By Wei Liu, Dragomir Anguelov, Dumitru Erhan, Christian Szegedy, Scott Reed, Cheng-Yang Fu, Alexander C. Berg.
SSD is an unified framework for object detection with a single network. You can use the code to train/evaluate a network for object detection task. For more details, please refer to our arXiv paper.
System | VOC2007 test mAP | FPS (Titan X) | Number of Boxes |
---|---|---|---|
Faster R-CNN (VGG16) | 73.2 | 7 | 300 |
Faster R-CNN (ZF) | 62.1 | 17 | 300 |
YOLO | 63.4 | 45 | 98 |
Fast YOLO | 52.7 | 155 | 98 |
SSD300 (VGG16) | 72.1 | 58 | 7308 |
SSD500 (VGG16) | 75.1 | 23 | 20097 |
Please cite SSD in your publications if it helps your research:
@article{liu15ssd,
Title = {{SSD}: Single Shot MultiBox Detector},
Author = {Liu, Wei and Anguelov, Dragomir and Erhan, Dumitru and Szegedy, Christian and Reed, Scott and Fu, Cheng-Yang and Berg, Alexander C.},
Journal = {arXiv preprint arXiv:1512.02325},
Year = {2015}
}
- Get the code. We will call the directory that you cloned Caffe into
$CAFFE_ROOT
git clone https://github.com/weiliu89/caffe.git
cd caffe
git checkout ssd
- Build the code. Please follow Caffe instruction to install all necessary packages and build it.

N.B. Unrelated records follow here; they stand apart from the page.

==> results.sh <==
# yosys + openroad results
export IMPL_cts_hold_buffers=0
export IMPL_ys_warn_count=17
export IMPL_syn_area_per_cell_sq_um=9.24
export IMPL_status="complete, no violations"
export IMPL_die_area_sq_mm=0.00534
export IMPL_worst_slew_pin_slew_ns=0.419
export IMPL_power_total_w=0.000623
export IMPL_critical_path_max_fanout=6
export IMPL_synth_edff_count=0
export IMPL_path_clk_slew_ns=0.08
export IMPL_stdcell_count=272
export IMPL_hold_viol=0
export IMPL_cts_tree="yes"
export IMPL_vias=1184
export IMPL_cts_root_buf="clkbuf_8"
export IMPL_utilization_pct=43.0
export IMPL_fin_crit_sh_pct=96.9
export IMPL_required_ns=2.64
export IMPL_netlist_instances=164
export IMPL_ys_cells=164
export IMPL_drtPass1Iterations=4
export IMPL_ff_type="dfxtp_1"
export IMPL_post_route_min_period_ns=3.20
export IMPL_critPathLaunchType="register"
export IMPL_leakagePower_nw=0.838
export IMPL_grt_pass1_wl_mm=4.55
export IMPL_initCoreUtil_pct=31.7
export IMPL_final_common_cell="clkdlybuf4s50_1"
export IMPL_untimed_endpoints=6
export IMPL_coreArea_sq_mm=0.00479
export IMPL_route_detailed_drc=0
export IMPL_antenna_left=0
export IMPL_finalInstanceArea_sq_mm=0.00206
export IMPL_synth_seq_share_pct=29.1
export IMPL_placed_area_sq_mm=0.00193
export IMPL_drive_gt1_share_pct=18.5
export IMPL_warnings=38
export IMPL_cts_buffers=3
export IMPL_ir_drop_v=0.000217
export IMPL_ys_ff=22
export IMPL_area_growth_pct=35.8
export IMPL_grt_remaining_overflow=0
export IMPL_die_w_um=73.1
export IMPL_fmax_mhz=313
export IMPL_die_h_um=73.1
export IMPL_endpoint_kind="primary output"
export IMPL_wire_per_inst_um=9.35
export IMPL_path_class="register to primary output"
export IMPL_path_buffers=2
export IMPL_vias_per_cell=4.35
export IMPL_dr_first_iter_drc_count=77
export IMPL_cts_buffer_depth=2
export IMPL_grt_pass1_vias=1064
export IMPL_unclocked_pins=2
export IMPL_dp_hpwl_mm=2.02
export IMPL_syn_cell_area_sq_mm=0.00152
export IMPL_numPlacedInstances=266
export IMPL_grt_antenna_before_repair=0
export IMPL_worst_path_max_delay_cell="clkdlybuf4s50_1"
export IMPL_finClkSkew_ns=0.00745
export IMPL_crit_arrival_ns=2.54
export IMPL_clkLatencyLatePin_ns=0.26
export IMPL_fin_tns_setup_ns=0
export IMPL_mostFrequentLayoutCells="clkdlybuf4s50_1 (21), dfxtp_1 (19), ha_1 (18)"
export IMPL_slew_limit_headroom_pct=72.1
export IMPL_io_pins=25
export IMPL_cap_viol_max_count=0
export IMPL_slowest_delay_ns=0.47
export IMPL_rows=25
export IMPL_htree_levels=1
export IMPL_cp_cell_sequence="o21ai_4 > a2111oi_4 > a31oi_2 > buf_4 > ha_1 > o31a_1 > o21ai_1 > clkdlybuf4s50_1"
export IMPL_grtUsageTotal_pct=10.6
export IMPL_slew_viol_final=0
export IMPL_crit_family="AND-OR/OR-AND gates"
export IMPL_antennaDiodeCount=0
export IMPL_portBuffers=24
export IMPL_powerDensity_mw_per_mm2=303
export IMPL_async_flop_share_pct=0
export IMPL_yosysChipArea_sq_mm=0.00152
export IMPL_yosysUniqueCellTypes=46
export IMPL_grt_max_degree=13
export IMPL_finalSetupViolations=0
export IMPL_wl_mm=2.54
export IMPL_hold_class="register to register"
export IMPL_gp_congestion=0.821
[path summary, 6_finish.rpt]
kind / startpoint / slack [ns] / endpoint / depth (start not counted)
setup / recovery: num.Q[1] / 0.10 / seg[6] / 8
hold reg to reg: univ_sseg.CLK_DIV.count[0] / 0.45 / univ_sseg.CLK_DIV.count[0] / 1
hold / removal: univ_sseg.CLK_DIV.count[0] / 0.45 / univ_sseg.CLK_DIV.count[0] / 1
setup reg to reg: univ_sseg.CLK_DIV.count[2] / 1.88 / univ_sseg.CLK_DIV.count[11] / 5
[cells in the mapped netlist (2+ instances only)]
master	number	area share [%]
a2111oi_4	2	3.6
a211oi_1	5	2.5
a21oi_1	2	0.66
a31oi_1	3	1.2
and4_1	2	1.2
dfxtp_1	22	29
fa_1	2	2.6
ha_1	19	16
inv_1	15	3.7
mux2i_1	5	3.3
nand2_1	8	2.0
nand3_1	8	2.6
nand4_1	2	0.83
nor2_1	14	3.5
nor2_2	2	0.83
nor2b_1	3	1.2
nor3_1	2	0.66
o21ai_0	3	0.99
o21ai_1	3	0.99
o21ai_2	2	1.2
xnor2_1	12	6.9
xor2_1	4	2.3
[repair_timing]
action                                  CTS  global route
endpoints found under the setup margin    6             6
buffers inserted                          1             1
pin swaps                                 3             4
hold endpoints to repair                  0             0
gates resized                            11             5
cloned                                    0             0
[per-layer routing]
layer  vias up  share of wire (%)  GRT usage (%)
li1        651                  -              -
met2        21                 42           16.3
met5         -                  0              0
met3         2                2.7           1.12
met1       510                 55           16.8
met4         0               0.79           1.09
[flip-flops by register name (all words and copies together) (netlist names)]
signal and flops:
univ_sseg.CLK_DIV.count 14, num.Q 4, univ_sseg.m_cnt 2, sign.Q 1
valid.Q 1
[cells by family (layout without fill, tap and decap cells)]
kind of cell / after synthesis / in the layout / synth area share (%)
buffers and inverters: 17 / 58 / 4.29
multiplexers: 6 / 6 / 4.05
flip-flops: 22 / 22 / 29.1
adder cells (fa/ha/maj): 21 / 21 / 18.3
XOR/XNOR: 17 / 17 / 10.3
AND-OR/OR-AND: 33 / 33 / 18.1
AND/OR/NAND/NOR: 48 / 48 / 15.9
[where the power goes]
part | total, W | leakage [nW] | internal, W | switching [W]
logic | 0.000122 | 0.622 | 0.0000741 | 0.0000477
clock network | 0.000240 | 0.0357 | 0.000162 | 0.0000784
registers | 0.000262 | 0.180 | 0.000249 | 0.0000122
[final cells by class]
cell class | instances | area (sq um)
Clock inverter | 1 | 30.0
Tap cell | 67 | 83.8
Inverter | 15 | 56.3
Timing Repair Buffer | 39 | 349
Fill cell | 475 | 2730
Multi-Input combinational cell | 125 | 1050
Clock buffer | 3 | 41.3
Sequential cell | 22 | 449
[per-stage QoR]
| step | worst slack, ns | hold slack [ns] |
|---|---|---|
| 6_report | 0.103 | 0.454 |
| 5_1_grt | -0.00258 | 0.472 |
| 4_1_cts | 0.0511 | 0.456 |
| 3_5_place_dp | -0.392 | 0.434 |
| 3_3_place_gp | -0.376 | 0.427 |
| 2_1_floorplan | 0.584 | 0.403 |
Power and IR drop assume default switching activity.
==> design.v <==
`timescale 1ns / 1ps
module FullAdder(
    input A,
    input B,
    input Ci,
    output Co,
    output S
    );
    assign Co = (A & Ci) | (A & B) | (Ci & B);
    assign S = ~A&(B^Ci) | A&~(B^Ci);
endmodule
`timescale 1ns / 1ps
module Lab4(
    input [3:0] A,
    input [3:0] B,
    input sub,
    output [6:0] seg,
    output neg,
    output [3:0] an
    );
    logic [3:0] t1, t3, t4, t5;
    logic t6, t7;
    RCA RCA1 (.A(A), .B(t1), .Ci(sub), .S(t3));
    RCA RCA2 (.A(~t3), .B(4'b0000), .Ci(1), .S(t4));
    Mux MUX1 (.zero(B), .one(~B), .sel(sub), .an(t1));
    Mux MUX2 (.zero(t3), .one(t4), .sel(t6), .an(t5));
    Mux MUX3 (.zero(4'b1111), .one(4'b1110), .sel(t7), .an(an));
    Validity Validity1 (.A(A[3]), .B(t1[3]), .S(t3[3]), .valid(t7));
    assign t6 = t3[3] & t7;
    SevenSeg ssegdec1 (.BCD(t5), .seg(seg));
    assign neg = t6;
endmodule
`timescale 1ns / 1ps
module Mux # (parameter WIDTH = 4)(
    input sel,
    input [WIDTH-1:0] zero,
    input [WIDTH-1:0] one,
    output logic [3:0] an
    );
always_comb
begin
    if (sel == 1)
        begin
            an = one;
        end
    else 
        begin
            an = zero;
        end
end
endmodule
`timescale 1ns / 1ps
module RCA(
    input [3:0] A,
    input [3:0] B,
    input Ci,
    output [3:0] S,
    output Co
    );
    logic t1, t2, t3;
    FullAdder FA0 (.A(A[0]), .B(B[0]), .S(S[0]), .Co(t1), .Ci(Ci));
    FullAdder FA1 (.A(A[1]), .B(B[1]), .S(S[1]), .Co(t2), .Ci(t1));
    FullAdder FA2 (.A(A[2]), .B(B[2]), .S(S[2]), .Co(t3), .Ci(t2));
    FullAdder FA3 (.A(A[3]), .B(B[3]), .S(S[3]), .Co(Co), .Ci(t3));
endmodule
`timescale 1ns / 1ps
module SevenSeg(
    input [3:0] BCD,
    output logic [6:0] seg
    );
always_comb
begin
case(BCD)
        0: seg = 7'b1000000;
        1: seg = 7'b1111001;
        2: seg = 7'b0100100;
        3: seg = 7'b0110000;
        4: seg = 7'b0011001;
        5: seg = 7'b0010010;
        6: seg = 7'b0000010;
        7: seg = 7'b1111000;
        8: seg = 7'b0000000;
        9: seg = 7'b0010000;
        10: seg = 7'b0001000;  
        11: seg = 7'b0000011;  
        12: seg = 7'b1000110;  
        13: seg = 7'b0100001;  
        14: seg = 7'b0000110;  
        15: seg = 7'b0001110;  
default: seg = 7'b1111111;
endcase
end
endmodule
`timescale 1ns / 1ps
module Validity(
    input A,
    input B,
    input S,
    output logic valid
    );
always_comb
begin
    if (A == B && A != S)
        begin
            valid = 0;
        end
    else
        begin
            valid = 1;
        end
end
endmodule
==> run.sh <==
#!/bin/bash
# OpenROAD 26Q1-2900-gdf79404cd8, Yosys 0.63+post, stock flow scripts
make -C /OpenROAD-flow-scripts/flow DESIGN_CONFIG=/design/flow/config.mk WORK_HOME=/design/flow/orfs finish
==> config.mk <==
export PLATFORM = sky130hd
export DESIGN_NAME = Lab4
export DESIGN_NICKNAME = Lab4
export VERILOG_FILES = /design/flow/design.v
export SDC_FILE = /design/flow/constraint.sdc
export NUM_CORES = 4
export LEC_CHECK = 1
export CORE_AREA = 10 10 70 70
export DIE_AREA = 0 0 80 80
==> constraint.sdc <==
current_design Lab4

set clk_period 6.0
set clk_io_pct 0.2

create_clock -name clk0 -period $clk_period

set non_clock_inputs [all_inputs -no_clocks]
set_input_delay [expr $clk_period * $clk_io_pct] -clock clk0 $non_clock_inputs
set_output_delay [expr $clk_period * $clk_io_pct] -clock clk0 [all_outputs]
==> metrics.txt <==
# HELP chip_impl_metric Synthesis and place-and-route metrics
# TYPE chip_impl_metric gauge
chip_impl_metric{name="setup_viol_count_final",unit=""} 0
chip_impl_metric{name="chipHeight",unit="um"} 80
chip_impl_info{name="hold_path_startpoint",value="B[0]"} 1
chip_impl_metric{name="post_cts_buffers",unit=""} 0
chip_impl_metric{name="post_synth_num_cell_types",unit=""} 37
chip_impl_metric{name="die_width",unit="um"} 80
chip_impl_metric{name="place.port_buffers",unit=""} 18
chip_impl_info{name="setup.worst_path.start_class",value="input port"} 1
chip_impl_metric{name="clock_buffer_count",unit=""} 0
chip_impl_metric{name="power.share.combinational",unit=""} 1.000
chip_impl_metric{name="nFillCells",unit=""} 374
chip_impl_metric{name="antenna_found_initial",unit=""} 0
chip_impl_metric{name="gpl.final_weighted_congestion",unit=""} 0.954
chip_impl_metric{name="dp.final_hpwl",unit="um"} 1390
chip_impl_metric{name="first_pass_grt_wire_length",unit="um"} 2760
chip_impl_info{name="synth_top_cell_by_area",value="sky130_fd_sc_hd__ha_1"} 1
chip_impl_metric{name="insertedDiodeCount",unit=""} 0
chip_impl_metric{name="cellPowerDensity",unit="nW/um^2"} 210
chip_impl_metric{name="grt_max_degree",unit=""} 8
chip_impl_metric{name="sequential_cell_total",unit=""} 0
chip_impl_metric{name="synthDominantCellAreaShare",unit=""} 0.190
chip_impl_metric{name="ctsHoldBuffers",unit=""} 0
chip_impl_metric{name="mappedNetlistArea",unit="um^2"} 592
chip_impl_metric{name="seq_area_frac_synth",unit=""} 0
chip_impl_metric{name="grt_use_met3",unit=""} 0.00795
chip_impl_metric{name="grt.met1_usage",unit=""} 0.0674
chip_impl_metric{name="synth.avg_cell_area",unit="um^2"} 7.89
chip_impl_metric{name="vdd_ir_drop_max",unit="uV"} 59.7
chip_impl_metric{name="layout-drive-gt1-share",unit=""} 0.321
chip_impl_metric{name="cellLeakagePower",unit="uW"} 0.000434
chip_impl_metric{name="yosys-stat-cells",unit=""} 75
chip_impl_metric{name="gr-usage-all-layers",unit=""} 0.0487
chip_impl_metric{name="grtUsageMet2",unit=""} 0.0787
chip_impl_metric{name="final_cell_area",unit="um^2"} 995
chip_impl_info{name="path_type_of_the_worst_setup_path",value="in -> out"} 1
chip_impl_metric{name="core_area",unit="um^2"} 3420
chip_impl_metric{name="area.combinational",unit="um^2"} 582
chip_impl_info{name="netlist_top_cells_count",value="9 x sky130_fd_sc_hd__ha_1, 6 x sky130_fd_sc_hd__inv_1, 5 x sky130_fd_sc_hd__nand4_1, 5 x sky130_fd_sc_hd__o211ai_1, 5 x sky130_fd_sc_hd__o22ai_1"} 1
chip_impl_metric{name="whs_path_depth",unit=""} 7
chip_impl_metric{name="ff_latch_area",unit="um^2"} 0
chip_impl_metric{name="synth.yosys.chip_area",unit="um^2"} 592
chip_impl_metric{name="hold_viol_final",unit=""} 0
chip_impl_info{name="gr-max-usage-layer",value="met2"} 1
chip_impl_metric{name="post-route-drc-count",unit=""} 0
chip_impl_metric{name="p_sw_frac",unit=""} 0.401
chip_impl_metric{name="drt_pre_antenna_iters",unit=""} 4
chip_impl_metric{name="critical-path-max-stage-delay",unit="ns"} 0.53
chip_impl_metric{name="fp_util",unit=""} 0.173
chip_impl_metric{name="layout.core_utilization",unit=""} 0.291
chip_impl_info{name="synth_top_cell_by_count",value="sky130_fd_sc_hd__ha_1"} 1
chip_impl_metric{name="syn-instance-count",unit=""} 75
chip_impl_metric{name="die_area",unit="um^2"} 6400
chip_impl_metric{name="fmax",unit="MHz"} 171
chip_impl_metric{name="layout-area-overhead-vs-synth",unit="%"} 68.1
chip_impl_metric{name="final_max_slew_viol_count",unit=""} 0
chip_impl_metric{name="share_clk_of_total_power",unit=""} 0
chip_impl_info{name="end_kind",value="primary output"} 1
chip_impl_metric{name="first_iter_violations",unit=""} 31
chip_impl_info{name="synthTopCellsByArea",value="sky130_fd_sc_hd__ha_1 19%, sky130_fd_sc_hd__fa_1 6.8%, sky130_fd_sc_hd__o211ai_1 6.3%, sky130_fd_sc_hd__xor2_1 5.9%, sky130_fd_sc_hd__nand4_1 5.3%"} 1
chip_impl_metric{name="max_cap_viol",unit=""} 0
chip_impl_metric{name="worst_ep_required_time",unit="ns"} 4.80
chip_impl_info{name="whs_endpoint",value="seg[4]"} 1
chip_impl_metric{name="internal_power",unit="uW"} 125
chip_impl_metric{name="antenna_left",unit=""} 0
chip_impl_info{name="worstHoldPathType",value="in -> out"} 1
chip_impl_metric{name="fp-row-count",unit=""} 21
chip_impl_metric{name="finalCriticalPeriod",unit="ns"} 5.84
chip_impl_metric{name="dpl-instance-area",unit="um^2"} 945
chip_impl_metric{name="number_of_global_route_vias_before_repair",unit=""} 693
chip_impl_metric{name="power.switching",unit="uW"} 83.5
chip_impl_metric{name="critPathMaxFanout",unit=""} 4
chip_impl_metric{name="routed_wirelength",unit="um"} 1530
chip_impl_metric{name="p_seq_frac",unit=""} 0
chip_impl_metric{name="viasPerCell",unit=""} 4.26
chip_impl_info{name="crit_slowest_cell",value="sky130_fd_sc_hd__or4_4"} 1
chip_impl_metric{name="drt-wirelength-per-cell",unit="um"} 9.90
chip_impl_info{name="grt_setup_unrepaired",value="no"} 1
chip_impl_metric{name="yosysWarnings",unit=""} 4
chip_impl_info{name="crit_path_cell_trace",value="clkdlybuf4s50_1 > mux2_4 > fa_2 > fa_2 > nand2b_4 > or2_4 > o22ai_4 > nor2_2 > ha_1 > or4_4 > o211ai_2 > clkdlybuf4s50_1"} 1
chip_impl_metric{name="warning_count",unit=""} 38
chip_impl_metric{name="pin_count",unit=""} 21
chip_impl_metric{name="finalCritPeriodShare",unit=""} 0.974
chip_impl_info{name="result_of_the_run",value="complete, no violations"} 1
chip_impl_metric{name="grt_remaining_overflow",unit=""} 0
chip_impl_metric{name="num_vias",unit=""} 660
chip_impl_metric{name="critical_path_arrival",unit="ns"} 4.64
## layout make-up
class	instances	area share
inverters	6	0.0226
multi-input cells	65	0.585
well taps	46	0.0579
repair buffers	38	0.335
## per-stage QoR
step | worst slack (ns) | TNS (ns) | hold WS [ns] | std cells | power, uW
3_5_place_dp | -0.199 | -0.584 | 3.62 | 155 | 198
2_1_floorplan | 0.877 | 0 | 2.55 | 77 | 93.8
5_1_grt | 0.0242 | 0 | 3.54 | 155 | 236
6_report | 0.158 | 0 | 3.47 | 155 | 208
3_3_place_gp | -0.193 | -0.441 | 3.61 | 155 | 197
4_1_cts | 0.0169 | 0 | 3.63 | 155 | 204
## cell families after synthesis
logic type	count (synthesis)	share of synthesized area
muxes	2	0.0359
and+or+nand+nor	23	0.224
xor gates and xnor gates	6	0.114
buffers and inverters	12	0.110
adders and majority gates	11	0.258
other	1	0.00634
AOI/OAI and AO/OA	20	0.252
## worst max path at each step
stage	end	from
finish	seg[4]	sub
global route	seg[4]	sub
CTS	seg[4]	B[0]
## worst max-delay path: cells and delay by family
family | cells | cell delay [ns]
buffers and inverters | 2 | 0.93
AND/OR/NAND/NOR | 4 | 1.02
adder cells (fa/ha/maj) | 3 | 0.94
AND-OR/OR-AND | 2 | 0.25
multiplexers | 1 | 0.29
## power groups by stage
| stage | Combinational, uW | Clock [uW] | Sequential (uW) |
|---|---|---|---|
| 5_1_grt | 236 | 0 | 0 |
| 4_1_cts | 204 | 0 | 0 |
| 6_report | 208 | 0 | 0 |
## metal layers
| metal | share of wire | routed length (um) | vias up |
|---|---|---|---|
| li1 | - | - | 341 |
| met1 | 0.50 | 765 | 301 |
| met2 | 0.44 | 681 | 18 |
| met3 | 0.056 | 86 | 0 |
| met4 | 0 | 0 | 0 |
| met5 | 0 | 0 | - |
## cell usage in the layout, fill, tap and decap left out, types with 2 or more instances in the layout
cell type                         Yosys  final
sky130_fd_sc_hd__xor2_1               4      4
sky130_fd_sc_hd__o22ai_1              5      4
sky130_fd_sc_hd__ha_1                 9      9
sky130_fd_sc_hd__nand2_1              3      3
sky130_fd_sc_hd__buf_4                3     20
sky130_fd_sc_hd__conb_1               1      3
sky130_fd_sc_hd__nor2_2               0      2
sky130_fd_sc_hd__fa_2                 0      2
sky130_fd_sc_hd__inv_1                6      6
sky130_fd_sc_hd__nor3_1               2      2
sky130_fd_sc_hd__nand4_1              5      5
sky130_fd_sc_hd__clkdlybuf4s50_1      0     17
sky130_fd_sc_hd__or3_1                2      2
sky130_fd_sc_hd__o211ai_1             5      5
## timing repair
item / in CTS / in global routing
setup endpoints to repair: 7 / 7
resized: 6 / 6
pin swaps: 2 / 2
No activity file was given, so power comes from the tool's default toggle rates.
==> ./design.v <==
module dmux(in, sel, a,b,c,d);
    input [3:0]in;
    input [1:0] sel;
    output reg [3:0] a,b,c,d;
    always @ (sel or in) begin
     case(sel)
          2'b00 : {a,b,c,d} = {in,4'b0,4'b0,4'b0};
          2'b01 : {a,b,c,d} = {4'b0,in,4'b0,4'b0};
          2'b10 : {a,b,c,d} = {4'b0,4'b0,in,4'b0};
          2'b11 : {a,b,c,d} = {4'b0,4'b0,4'b0,in};
          default : {a,b,c,d} = {4'b0,4'b0,4'b0,4'b0};
     endcase
    end
endmodule
## flow/config.mk

```make
export PLATFORM = sky130hd
export DESIGN_NAME = Project3
export DESIGN_NICKNAME = Project3
export VERILOG_FILES = /design/flow/design.v
export SDC_FILE = /design/flow/constraint.sdc
export NUM_CORES = 4
export LEC_CHECK = 1
export CORE_UTILIZATION = 50
```

## flow/constraint.sdc

```tcl
current_design Project3

set clk_period 3.7
set clk_io_pct 0.2

create_clock -name clk0 -period $clk_period [get_ports {clck50mzh}]
create_clock -name clk1 -period $clk_period [get_ports {pb}]

set non_clock_inputs [all_inputs -no_clocks]
set_input_delay [expr $clk_period * $clk_io_pct] -clock clk0 $non_clock_inputs
set_output_delay [expr $clk_period * $clk_io_pct] -clock clk0 [all_outputs]
```
File: design.v
module APB_Slave (
	input pclk,
	input preset_n,
	input pselx,
	input penable,
	input pwrite,
	input [7:0] paddr,
	input [7:0] pwdata,
	output reg pready,
	output [7:0] prdata
);
	reg [7:0] memory [7:0];
	reg [7:0] address;
	assign prdata = memory[address];  
	always @(*)
	begin
	 	if(!preset_n)
	 		begin
	 			pready = 1'b0;
	 		end
	 	else if(pselx && !penable && !pwrite)
	 		begin
	 			pready = 1'b0;
	 		end
	 	else if(pselx && penable && !pwrite)
	 		begin
	 			pready  = 1'b1;
	 			address = paddr;
	 		end
	 	else if(pselx && !penable && pwrite)
	 		begin
	 			pready = 1'b0;
	 		end
	 	else if(pselx && penable && pwrite)
	 		begin
	 			pready = 1'b1;
	 			memory[address] = pwdata;
	 		end
	 	else 
	 		begin
	 			pready = 1'b0;
	 		end
	 end 
endmodule : APB_Slave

# Modify Makefile.config according to your Caffe installation.
cp Makefile.config.example Makefile.config
make -j8
# Make sure to include $CAFFE_ROOT/python to your PYTHONPATH.
make py
make test -j8
make runtest -j8
# If you have multiple GPUs installed in your machine, make runtest might fail. If so, try following:
export CUDA_VISIBLE_DEVICES=0; make runtest -j8
# If you have error: "Check failed: error == cudaSuccess (10 vs. 0) invalid device ordinal",
# first make sure you have the specified GPUs, or try following if you have multiple GPUs:
unset CUDA_VISIBLE_DEVICES
-
Download fully convolutional reduced (atrous) VGGNet. By default, we assume the model is stored in
$CAFFE_ROOT/models/VGGNet/
-
Download VOC2007 and VOC2012 dataset. By default, we assume the data is stored in
$HOME/data/
# Download the data.
cd $HOME/data
wget http://host.robots.ox.ac.uk/pascal/VOC/voc2012/VOCtrainval_11-May-2012.tar
wget http://host.robots.ox.ac.uk/pascal/VOC/voc2007/VOCtrainval_06-Nov-2007.tar
wget http://host.robots.ox.ac.uk/pascal/VOC/voc2007/VOCtest_06-Nov-2007.tar
# Extract the data.
tar -xvf VOCtrainval_11-May-2012.tar
tar -xvf VOCtrainval_06-Nov-2007.tar
tar -xvf VOCtest_06-Nov-2007.tar
- Create the LMDB file.
cd $CAFFE_ROOT
# Create the trainval.txt, test.txt, and test_name_size.txt in data/VOC0712/
./data/VOC0712/create_list.sh
# You can modify the parameters in create_data.sh if needed.
# It will create lmdb files for trainval and test with encoded original image:
# - $HOME/data/VOCdevkit/VOC0712/lmdb/VOC0712_trainval_lmdb
# - $HOME/data/VOCdevkit/VOC0712/lmdb/VOC0712_test_lmdb
# and make soft links at examples/VOC0712/
./data/VOC0712/create_data.sh
- Train your model and evaluate the model on the fly.
# It will create model definition files and save snapshot models in:
# - $CAFFE_ROOT/models/VGGNet/VOC0712/SSD_300x300/
# and job file, log file, and the python script in:
# - $CAFFE_ROOT/jobs/VGGNet/VOC0712/SSD_300x300/
# and save temporary evaluation results in:
# - $HOME/data/VOCdevkit/results/VOC2007/SSD_300x300/
# It should reach 72.* mAP at 60k iterations.
python examples/ssd/ssd_pascal.py
If you don't have time to train your model, you can download a pre-trained model at here.
- Evaluate the most recent snapshot.
# If you would like to test a model you trained, you can do:
python examples/ssd/score_ssd_pascal.py
- Test your model using a webcam. Note: press esc to stop.
# If you would like to attach a webcam to a model you trained, you can do:
python examples/ssd/ssd_pascal_webcam.py
Here is a demo video of running a SSD500 model trained on MSCOCO dataset.
-
Check out
examples/ssd_detect.ipynb
on how to detect objects using a SSD model. -
To train on other dataset, please refer to data/OTHERDATASET for more details. We currently add support for MSCOCO.